GE Healthcare's product specialist Patricia Bresnahan said the use of the company's IN Cell 1000 to study tissue samples was a unique application.

"Its main application is for screening in drug development and it's usually applied to cultured cells," she said. "The unique situation here in Australia is the application towards tissue analysis."

Bresnahan said the IN Cell analyser involved a microscope system with an automated plate handler fitted. The plate handler moves the plate over the microscope in highly precise movements within five micron implements, she said.

"With that sort of movement it can rapidly acquire images from multiple well plates, 96-well plates. The power in that is two-fold: it's very rapid and it enables a lot of replicates. The importance of that is that in biological systems there can be a lot of variability from sample to sample but when you repeat the same sample many times you can actually measure the variability and in that way you can assess the accuracy of the instrument."

She said the 1000 system was a highly flexible platform that could adapt to multiple types of protocols, particularly for assay development, which is what this project involves. The collaboration will also involve adapting the instrument's software for statistical analysis of the microscope data.

"The hardware was already enabled for the acquisition of the images - the real collaboration takes place in the analysis side," she said. "The challenge is to have fully automated analysis of these images. You can imagine manually analysing these images - it's highly fine detail and quantifying those images is really not even possible at the manual level.

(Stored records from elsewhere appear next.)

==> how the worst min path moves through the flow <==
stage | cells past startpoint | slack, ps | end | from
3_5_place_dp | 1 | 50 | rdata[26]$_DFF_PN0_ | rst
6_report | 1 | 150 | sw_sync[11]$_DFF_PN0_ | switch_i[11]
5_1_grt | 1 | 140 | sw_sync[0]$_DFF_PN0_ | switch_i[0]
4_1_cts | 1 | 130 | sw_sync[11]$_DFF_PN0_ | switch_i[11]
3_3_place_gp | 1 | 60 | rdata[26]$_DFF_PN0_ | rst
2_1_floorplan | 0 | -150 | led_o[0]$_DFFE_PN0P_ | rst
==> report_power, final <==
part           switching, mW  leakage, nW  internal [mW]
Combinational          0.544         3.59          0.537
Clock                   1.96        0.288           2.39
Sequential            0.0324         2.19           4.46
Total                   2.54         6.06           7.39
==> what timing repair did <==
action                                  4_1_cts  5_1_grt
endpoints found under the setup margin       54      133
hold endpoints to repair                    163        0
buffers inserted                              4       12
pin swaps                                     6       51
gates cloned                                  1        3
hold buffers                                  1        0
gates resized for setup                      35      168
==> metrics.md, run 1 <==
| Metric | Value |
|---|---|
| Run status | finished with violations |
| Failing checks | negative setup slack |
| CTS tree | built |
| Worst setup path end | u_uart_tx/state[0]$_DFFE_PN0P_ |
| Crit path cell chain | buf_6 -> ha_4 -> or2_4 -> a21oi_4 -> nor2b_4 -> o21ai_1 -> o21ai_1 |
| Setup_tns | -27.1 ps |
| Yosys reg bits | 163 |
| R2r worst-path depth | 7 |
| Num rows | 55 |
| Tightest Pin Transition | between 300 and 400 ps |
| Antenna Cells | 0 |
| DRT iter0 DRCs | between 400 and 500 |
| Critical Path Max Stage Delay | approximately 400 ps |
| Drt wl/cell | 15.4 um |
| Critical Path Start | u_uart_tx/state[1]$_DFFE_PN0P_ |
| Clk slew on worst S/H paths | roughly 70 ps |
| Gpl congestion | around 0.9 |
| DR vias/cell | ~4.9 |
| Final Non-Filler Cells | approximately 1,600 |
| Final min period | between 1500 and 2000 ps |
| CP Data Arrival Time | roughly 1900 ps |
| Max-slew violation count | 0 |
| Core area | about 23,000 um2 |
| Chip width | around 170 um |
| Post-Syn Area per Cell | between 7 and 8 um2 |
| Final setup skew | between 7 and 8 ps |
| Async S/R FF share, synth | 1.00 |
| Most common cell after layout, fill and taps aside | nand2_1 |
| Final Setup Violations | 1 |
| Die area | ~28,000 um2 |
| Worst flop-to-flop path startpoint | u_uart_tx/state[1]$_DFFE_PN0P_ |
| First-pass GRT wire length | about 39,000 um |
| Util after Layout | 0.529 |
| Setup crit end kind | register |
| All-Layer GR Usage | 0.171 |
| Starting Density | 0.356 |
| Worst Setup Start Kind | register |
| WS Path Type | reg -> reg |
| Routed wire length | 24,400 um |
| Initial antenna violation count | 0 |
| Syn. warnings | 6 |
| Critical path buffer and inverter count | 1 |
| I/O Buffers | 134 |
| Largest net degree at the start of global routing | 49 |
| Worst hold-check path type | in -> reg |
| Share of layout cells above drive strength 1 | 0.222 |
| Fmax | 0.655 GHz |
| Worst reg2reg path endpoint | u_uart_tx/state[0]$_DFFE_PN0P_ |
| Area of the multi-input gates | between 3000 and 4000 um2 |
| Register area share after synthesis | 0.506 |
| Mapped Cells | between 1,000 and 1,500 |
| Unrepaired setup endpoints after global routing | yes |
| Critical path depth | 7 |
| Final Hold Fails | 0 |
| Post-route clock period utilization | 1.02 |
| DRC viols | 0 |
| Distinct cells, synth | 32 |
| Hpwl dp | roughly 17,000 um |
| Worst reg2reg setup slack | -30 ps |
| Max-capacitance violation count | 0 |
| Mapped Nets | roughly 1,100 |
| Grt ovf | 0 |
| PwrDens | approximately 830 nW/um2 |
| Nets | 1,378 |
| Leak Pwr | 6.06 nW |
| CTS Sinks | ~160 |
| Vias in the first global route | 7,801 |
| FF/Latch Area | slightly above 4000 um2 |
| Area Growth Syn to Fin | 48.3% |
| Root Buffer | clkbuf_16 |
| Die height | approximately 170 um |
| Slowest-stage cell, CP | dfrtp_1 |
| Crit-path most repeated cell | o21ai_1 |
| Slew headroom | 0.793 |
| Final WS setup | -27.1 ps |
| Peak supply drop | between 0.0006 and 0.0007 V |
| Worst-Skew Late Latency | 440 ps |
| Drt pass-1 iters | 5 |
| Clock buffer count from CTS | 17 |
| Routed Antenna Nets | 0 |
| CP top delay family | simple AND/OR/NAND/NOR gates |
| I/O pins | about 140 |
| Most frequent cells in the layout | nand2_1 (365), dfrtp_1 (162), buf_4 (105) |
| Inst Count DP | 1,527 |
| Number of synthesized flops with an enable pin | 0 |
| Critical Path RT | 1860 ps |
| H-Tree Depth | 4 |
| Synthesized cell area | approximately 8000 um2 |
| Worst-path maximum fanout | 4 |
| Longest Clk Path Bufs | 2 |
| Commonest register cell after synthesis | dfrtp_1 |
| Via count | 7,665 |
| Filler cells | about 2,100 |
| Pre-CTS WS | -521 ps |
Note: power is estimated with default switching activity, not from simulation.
## src/rtl/usb_pkg.sv

```systemverilog
// Shared USB link-layer definitions: PID codes, link-control states and
// small PID classification helpers.
package usb_pkg;

    localparam logic [3:0] PID_OUT   = 4'b0001;
    localparam logic [3:0] PID_IN    = 4'b1001;
    localparam logic [3:0] PID_SOF   = 4'b0101;
    localparam logic [3:0] PID_SETUP = 4'b1101;
    localparam logic [3:0] PID_ACK   = 4'b0010;
    localparam logic [3:0] PID_NAK   = 4'b1010;
    localparam logic [3:0] PID_STALL = 4'b1110;

    typedef enum logic [2:0] {
        LC_IDLE,
        LC_TOK_CHK,
        LC_RX_DATA,
        LC_WAIT_RESP,
        LC_TX_HS,
        LC_TX_DATA,
        LC_WAIT_HS
    } link_state_e;

    function automatic logic is_token(logic [3:0] pid);
        return (pid == PID_OUT) || (pid == PID_IN) || (pid == PID_SETUP);
    endfunction

    // States that wait on the bus or the transfer layer and must time out.
    function automatic logic is_wait_state(link_state_e s);
        return (s == LC_RX_DATA) || (s == LC_WAIT_RESP) || (s == LC_TX_HS) ||
               (s == LC_TX_DATA) || (s == LC_WAIT_HS);
    endfunction

endpackage

```

## src/rtl/usb_link_ctrl_if.sv

```systemverilog
// Signal bundle between the link controller, usb_link_rx, the handshake
// transmitter and the transfer layer.
interface usb_link_ctrl_if;

    logic       rx_pid_en;
    logic [3:0] rx_pid;
    logic       crc5_err;
    logic       rx_lt_eop;
    logic       crc16_err;
    logic       tl_resp_valid;
    logic [3:0] tl_resp_pid;
    logic       tl_data_done;
    logic       tx_done;

    logic       rx_handshake_on;
    logic       tx_hs_start;
    logic [3:0] tx_pid;
    logic       tl_data_start;
    logic       tl_setup;
    logic       sof_pulse;
    logic       trans_ok;
    logic       trans_err;
    logic       timeout;

    modport slave (
        input  rx_pid_en, rx_pid, crc5_err, rx_lt_eop, crc16_err,
               tl_resp_valid, tl_resp_pid, tl_data_done, tx_done,
        output rx_handshake_on, tx_hs_start, tx_pid, tl_data_start, tl_setup,
               sof_pulse, trans_ok, trans_err, timeout
    );

    modport master (
        output rx_pid_en, rx_pid, crc5_err, rx_lt_eop, crc16_err,
               tl_resp_valid, tl_resp_pid, tl_data_done, tx_done,
        input  rx_handshake_on, tx_hs_start, tx_pid, tl_data_start, tl_setup,
               sof_pulse, trans_ok, trans_err, timeout
    );

endinterface

```

## src/rtl/usb_turnaround_timer.sv

```systemverilog
// Bus-turnaround timer: counts enabled cycles and flags the terminal count
// so a waiting state can give up after TO_CYCLES cycles.
module usb_turnaround_timer #(
    parameter int unsigned      CNT_W     = 16,
    parameter logic [CNT_W-1:0] TO_CYCLES = 16'd600
) (
    input  logic clk,
    input  logic rst,
    input  logic clr,
    input  logic en,
    output logic expired
);

    localparam logic [CNT_W-1:0] LAST = TO_CYCLES - CNT_W'(1);

    logic [CNT_W-1:0] cnt_q;
    logic [CNT_W-1:0] cnt_d;

    always_comb begin
        cnt_d = cnt_q;
        if (clr) begin
            cnt_d = '0;
        end else if (en) begin
            cnt_d = cnt_q + CNT_W'(1);
        end
    end

    // NOTE: state registers use non-blocking assignments so every flop samples
    // pre-edge values; the reset branch is synchronous (inside the clocked block).
    always_ff @(posedge clk) begin
        if (!rst) begin
            cnt_q <= '0;
        end else begin
            cnt_q <= cnt_d;
        end
    end

    assign expired = en && (cnt_q == LAST);

endmodule

```

## src/rtl/usb_link_ctrl.sv

```systemverilog
// Device-side USB link-layer transaction sequencer: token decode, data and
// handshake sequencing, and turnaround timeouts back to idle.
module usb_link_ctrl
    import usb_pkg::*;
#(
    parameter int unsigned      CNT_W     = 16,
    parameter logic [CNT_W-1:0] TO_CYCLES = 16'd600
) (
    input  logic          clk,
    input  logic          rst,
    usb_link_ctrl_if.slave bus
);

    link_state_e state_q, state_d;
    logic [3:0]  tok_pid_q, tok_pid_d;
    logic        tok_late_q, tok_late_d;
    logic [3:0]  tx_pid_q, tx_pid_d;
    logic        tl_setup_q, tl_setup_d;
    logic        rx_handshake_on_q, rx_handshake_on_d;
    logic        tx_hs_start_q, tx_hs_start_d;
    logic        tl_data_start_q, tl_data_start_d;
    logic        sof_pulse_q, sof_pulse_d;
    logic        trans_ok_q, trans_ok_d;
    logic        trans_err_q, trans_err_d;
    logic        timeout_q, timeout_d;

    logic timer_clr;
    logic timer_en;
    logic timer_expired;

    assign timer_clr = (state_d != state_q);
    assign timer_en  = is_wait_state(state_q);

    usb_turnaround_timer #(
        .CNT_W    (CNT_W),
        .TO_CYCLES(TO_CYCLES)
    ) u_timer (
        .clk    (clk),
        .rst    (rst),
        .clr    (timer_clr),
        .en     (timer_en),
        .expired(timer_expired)
    );

    // NOTE: every variable gets a default before the case so no path leaves
    // one unassigned, which would infer a latch.
    always_comb begin
        state_d         = state_q;
        tok_pid_d       = tok_pid_q;
        tok_late_d      = 1'b0;
        tx_pid_d        = tx_pid_q;
        tl_setup_d      = tl_setup_q;
        tx_hs_start_d   = 1'b0;
        tl_data_start_d = 1'b0;
        sof_pulse_d     = 1'b0;
        trans_ok_d      = 1'b0;
        trans_err_d     = 1'b0;
        timeout_d       = 1'b0;

        case (state_q)
            LC_IDLE: begin
                if (bus.rx_pid_en) begin
                    if (is_token(bus.rx_pid)) begin
                        tok_pid_d  = bus.rx_pid;
                        tl_setup_d = (bus.rx_pid == PID_SETUP);
                        state_d    = LC_TOK_CHK;
                    end else if (bus.rx_pid == PID_SOF) begin
                        sof_pulse_d = 1'b1;
                    end
                end
            end
            // Two cycles here let the late CRC5 verdict of the token arrive.
            LC_TOK_CHK: begin
                if (bus.crc5_err) begin
                    state_d = LC_IDLE;
                end else if (!tok_late_q) begin
                    tok_late_d = 1'b1;
                end else if (tok_pid_q == PID_IN) begin
                    tl_data_start_d = 1'b1;
                    state_d         = LC_TX_DATA;
                end else begin
                    state_d = LC_RX_DATA;
                end
            end
            LC_RX_DATA: begin
                if (bus.rx_lt_eop) begin
                    if (bus.crc16_err) begin
                        trans_err_d = 1'b1;
                        state_d     = LC_IDLE;
                    end else begin
                        state_d = LC_WAIT_RESP;
                    end
                end
            end
            LC_WAIT_RESP: begin
                if (bus.tl_resp_valid) begin
                    tx_pid_d      = bus.tl_resp_pid;
                    tx_hs_start_d = 1'b1;
                    state_d       = LC_TX_HS;
                end
            end
            LC_TX_HS: begin
                if (bus.tx_done) begin
                    trans_ok_d  = (tx_pid_q == PID_ACK);
                    trans_err_d = (tx_pid_q != PID_ACK);
                    state_d     = LC_IDLE;
                end
            end
            LC_TX_DATA: begin
                if (bus.tl_data_done) begin
                    state_d = LC_WAIT_HS;
                end
            end
            LC_WAIT_HS: begin
                if (bus.rx_pid_en) begin
                    trans_ok_d  = (bus.rx_pid == PID_ACK);
                    trans_err_d = (bus.rx_pid != PID_ACK);
                    state_d     = LC_IDLE;
                end
            end
            default: state_d = LC_IDLE;
        endcase

        // Every exit event changes state, so an unchanged state means the exit
        // event was absent and the terminal count may fire.
        if (timer_expired && (state_d == state_q)) begin
            timeout_d = 1'b1;
            state_d   = LC_IDLE;
        end

        if (state_d == LC_IDLE) begin
            tl_setup_d = 1'b0;
        end
        rx_handshake_on_d = (state_d == LC_WAIT_HS);
    end

    always_ff @(posedge clk) begin
        if (!rst) begin
            state_q           <= LC_IDLE;
            tok_pid_q         <= 4'b0000;
            tok_late_q        <= 1'b0;
            tx_pid_q          <= 4'b0000;
            tl_setup_q        <= 1'b0;
            rx_handshake_on_q <= 1'b0;
            tx_hs_start_q     <= 1'b0;
            tl_data_start_q   <= 1'b0;
            sof_pulse_q       <= 1'b0;
            trans_ok_q        <= 1'b0;
            trans_err_q       <= 1'b0;
            timeout_q         <= 1'b0;
        end else begin
            state_q           <= state_d;
            tok_pid_q         <= tok_pid_d;
            tok_late_q        <= tok_late_d;
            tx_pid_q          <= tx_pid_d;
            tl_setup_q        <= tl_setup_d;
            rx_handshake_on_q <= rx_handshake_on_d;
            tx_hs_start_q     <= tx_hs_start_d;
            tl_data_start_q   <= tl_data_start_d;
            sof_pulse_q       <= sof_pulse_d;
            trans_ok_q        <= trans_ok_d;
            trans_err_q       <= trans_err_d;
            timeout_q         <= timeout_d;
        end
    end

    assign bus.rx_handshake_on = rx_handshake_on_q;
    assign bus.tx_hs_start     = tx_hs_start_q;
    assign bus.tx_pid          = tx_pid_q;
    assign bus.tl_data_start   = tl_data_start_q;
    assign bus.tl_setup        = tl_setup_q;
    assign bus.sof_pulse       = sof_pulse_q;
    assign bus.trans_ok        = trans_ok_q;
    assign bus.trans_err       = trans_err_q;
    assign bus.timeout         = timeout_q;

endmodule

```

## src/flat_wrapper.sv

```systemverilog
// flat-port wrapper written by rule: the top's interface ports become plain ports
module usb_link_ctrl_flat import usb_pkg::*;
#(
    parameter int unsigned      CNT_W     = 16,
    parameter logic [CNT_W-1:0] TO_CYCLES = 16'd600
)
  (clk, rst, bus_rx_pid_en, bus_rx_pid, bus_crc5_err, bus_rx_lt_eop, bus_crc16_err, bus_tl_resp_valid, bus_tl_resp_pid, bus_tl_data_done, bus_tx_done, bus_rx_handshake_on, bus_tx_hs_start, bus_tx_pid, bus_tl_data_start, bus_tl_setup, bus_sof_pulse, bus_trans_ok, bus_trans_err, bus_timeout);
  usb_link_ctrl_if bus_i ();
  input  logic clk;
  input  logic rst;
  input wire logic [$bits(bus_i.rx_pid_en)-1:0] bus_rx_pid_en;
  input wire logic [$bits(bus_i.rx_pid)-1:0] bus_rx_pid;
  input wire logic [$bits(bus_i.crc5_err)-1:0] bus_crc5_err;
  input wire logic [$bits(bus_i.rx_lt_eop)-1:0] bus_rx_lt_eop;
  input wire logic [$bits(bus_i.crc16_err)-1:0] bus_crc16_err;
  input wire logic [$bits(bus_i.tl_resp_valid)-1:0] bus_tl_resp_valid;
  input wire logic [$bits(bus_i.tl_resp_pid)-1:0] bus_tl_resp_pid;
  input wire logic [$bits(bus_i.tl_data_done)-1:0] bus_tl_data_done;
  input wire logic [$bits(bus_i.tx_done)-1:0] bus_tx_done;
  output wire logic [$bits(bus_i.rx_handshake_on)-1:0] bus_rx_handshake_on;
  output wire logic [$bits(bus_i.tx_hs_start)-1:0] bus_tx_hs_start;
  output wire logic [$bits(bus_i.tx_pid)-1:0] bus_tx_pid;
  output wire logic [$bits(bus_i.tl_data_start)-1:0] bus_tl_data_start;
  output wire logic [$bits(bus_i.tl_setup)-1:0] bus_tl_setup;
  output wire logic [$bits(bus_i.sof_pulse)-1:0] bus_sof_pulse;
  output wire logic [$bits(bus_i.trans_ok)-1:0] bus_trans_ok;
  output wire logic [$bits(bus_i.trans_err)-1:0] bus_trans_err;
  output wire logic [$bits(bus_i.timeout)-1:0] bus_timeout;
  assign bus_i.rx_pid_en = bus_rx_pid_en;
  assign bus_i.rx_pid = bus_rx_pid;
  assign bus_i.crc5_err = bus_crc5_err;
  assign bus_i.rx_lt_eop = bus_rx_lt_eop;
  assign bus_i.crc16_err = bus_crc16_err;
  assign bus_i.tl_resp_valid = bus_tl_resp_valid;
  assign bus_i.tl_resp_pid = bus_tl_resp_pid;
  assign bus_i.tl_data_done = bus_tl_data_done;
  assign bus_i.tx_done = bus_tx_done;
  assign bus_rx_handshake_on = bus_i.rx_handshake_on;
  assign bus_tx_hs_start = bus_i.tx_hs_start;
  assign bus_tx_pid = bus_i.tx_pid;
  assign bus_tl_data_start = bus_i.tl_data_start;
  assign bus_tl_setup = bus_i.tl_setup;
  assign bus_sof_pulse = bus_i.sof_pulse;
  assign bus_trans_ok = bus_i.trans_ok;
  assign bus_trans_err = bus_i.trans_err;
  assign bus_timeout = bus_i.timeout;
  usb_link_ctrl #(.CNT_W(CNT_W), .TO_CYCLES(TO_CYCLES)) u_core (.clk(clk), .rst(rst), .bus(bus_i));
endmodule
```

"So adapting the software for automated analysis is a real challenge and that's the primary objective. We have the software but it's being adapted for this application."

Another feature of the collaboration is that specialists based at GE Healthcare centres in Wales and the US will be able to connect to the instrument remotely.

"We have development scientists in our Cardiff and our New Jersey sites who are able through the internet to connect to that instrument and not only see the images as they are being acquired, but they can actually take control of the instrument from a remote site and help the customer to develop a protocol for acquisitions," Bresnahan said.

"GE does this for clinical and diagnostic instruments and we've now adapted that into the research market, so that's really a unique adaptation."

The deal is the first installation of the IN Cell 1000 in Australia, although there are about 100 installed globally. The company also manufactures a 3000 version, predominantly for very high throughput pharmaceutical screening applications.

GE's business development leader Mark Dupal said the company was in discussions with other groups in Australia, predominantly academic sites that are interested in adapting manual microscopy to an automated system and small biotech companies wanting to adapt cell-based screening assays for early-stage drug development.